_Data extracted from a collection_
######

$ cat src/flat_wrapper.sv
// flat-port wrapper written by rule: the top's interface ports become plain ports
module pipe_sub3_2stage_vr_flat import pipe_sub3_pkg::*;
#(parameter int nbits = NBITS)
  (clk, reset, io_in_val, io_in0, io_in1, io_in2, io_out_rdy, io_in_rdy, io_out_val, io_out01, io_out);
  pipe_sub3_2stage_vr_if #(.nbits(nbits)) io_i ();
  input logic clk;
  input logic reset;
  input wire logic [$bits(io_i.in_val)-1:0] io_in_val;
  input wire logic [$bits(io_i.in0)-1:0] io_in0;
  input wire logic [$bits(io_i.in1)-1:0] io_in1;
  input wire logic [$bits(io_i.in2)-1:0] io_in2;
  input wire logic [$bits(io_i.out_rdy)-1:0] io_out_rdy;
  output wire logic [$bits(io_i.in_rdy)-1:0] io_in_rdy;
  output wire logic [$bits(io_i.out_val)-1:0] io_out_val;
  output wire logic [$bits(io_i.out01)-1:0] io_out01;
  output wire logic [$bits(io_i.out)-1:0] io_out;
  assign io_i.in_val = io_in_val;
  assign io_i.in0 = io_in0;
  assign io_i.in1 = io_in1;
  assign io_i.in2 = io_in2;
  assign io_i.out_rdy = io_out_rdy;
  assign io_in_rdy = io_i.in_rdy;
  assign io_out_val = io_i.out_val;
  assign io_out01 = io_i.out01;
  assign io_out = io_i.out;
  pipe_sub3_2stage_vr #(.nbits(nbits)) u_core (.clk(clk), .reset(reset), .io(io_i));
endmodule
$ cat config.mk
export PLATFORM = sky130hd
export DESIGN_NAME = pipe_sub3_2stage_vr_flat
export DESIGN_NICKNAME = d
export VERILOG_FILES = /design/src/rtl/pipe_sub3_2stage_vr_pkg.sv /design/src/rtl/pipe_sub3_2stage_vr_if.sv /design/src/rtl/pipe_sub3_2stage_vr_stage.sv /design/src/rtl/pipe_sub3_2stage_vr.sv /design/src/flat_wrapper.sv
export SDC_FILE = /design/constraint.sdc
export NUM_CORES = 1
export LEC_CHECK = 0
export ABC_AREA = 1
export ABC_CLOCK_PERIOD_IN_PS = 2410
export CAP_MARGIN = 20
export CORE_MARGIN = 4
export CORE_UTILIZATION = 53
export CTS_BUF_LIST = sky130_fd_sc_hd__clkbuf_16
export DETAILED_ROUTE_END_ITERATION = 8
export GPL_TIMING_DRIVEN = 0
export HOLD_SLACK_MARGIN = 0.05
export PLACE_DENSITY = 0.85
export SLEW_MARGIN = 0
export SYNTH_ARGS = -nofsm -noshare
export SYNTH_HDL_FRONTEND = slang
export SYNTH_SLANG_ARGS = --single-unit
$ cat constraint.sdc
create_clock -name clk -period 2.41 [get_ports clk]
set_clock_uncertainty 0.15 [all_clocks]
set_input_delay 0.482 -clock clk [delete_from_list [all_inputs] [get_ports clk]]
set_output_delay 0.482 -clock clk [all_outputs]
set_load 0.005 [all_outputs]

######

_WHAT THE EXERCISE ASKS_
Copy, please, every line from the start of the entries down to the line that holds "assign io_out_val = io_i.out_val;", with both of those lines included and no others.

_FINAL ANSWER_
$ cat src/flat_wrapper.sv
// flat-port wrapper written by rule: the top's interface ports become plain ports
module pipe_sub3_2stage_vr_flat import pipe_sub3_pkg::*;
#(parameter int nbits = NBITS)
  (clk, reset, io_in_val, io_in0, io_in1, io_in2, io_out_rdy, io_in_rdy, io_out_val, io_out01, io_out);
  pipe_sub3_2stage_vr_if #(.nbits(nbits)) io_i ();
  input logic clk;
  input logic reset;
  input wire logic [$bits(io_i.in_val)-1:0] io_in_val;
  input wire logic [$bits(io_i.in0)-1:0] io_in0;
  input wire logic [$bits(io_i.in1)-1:0] io_in1;
  input wire logic [$bits(io_i.in2)-1:0] io_in2;
  input wire logic [$bits(io_i.out_rdy)-1:0] io_out_rdy;
  output wire logic [$bits(io_i.in_rdy)-1:0] io_in_rdy;
  output wire logic [$bits(io_i.out_val)-1:0] io_out_val;
  output wire logic [$bits(io_i.out01)-1:0] io_out01;
  output wire logic [$bits(io_i.out)-1:0] io_out;
  assign io_i.in_val = io_in_val;
  assign io_i.in0 = io_in0;
  assign io_i.in1 = io_in1;
  assign io_i.in2 = io_in2;
  assign io_i.out_rdy = io_out_rdy;
  assign io_in_rdy = io_i.in_rdy;
  assign io_out_val = io_i.out_val;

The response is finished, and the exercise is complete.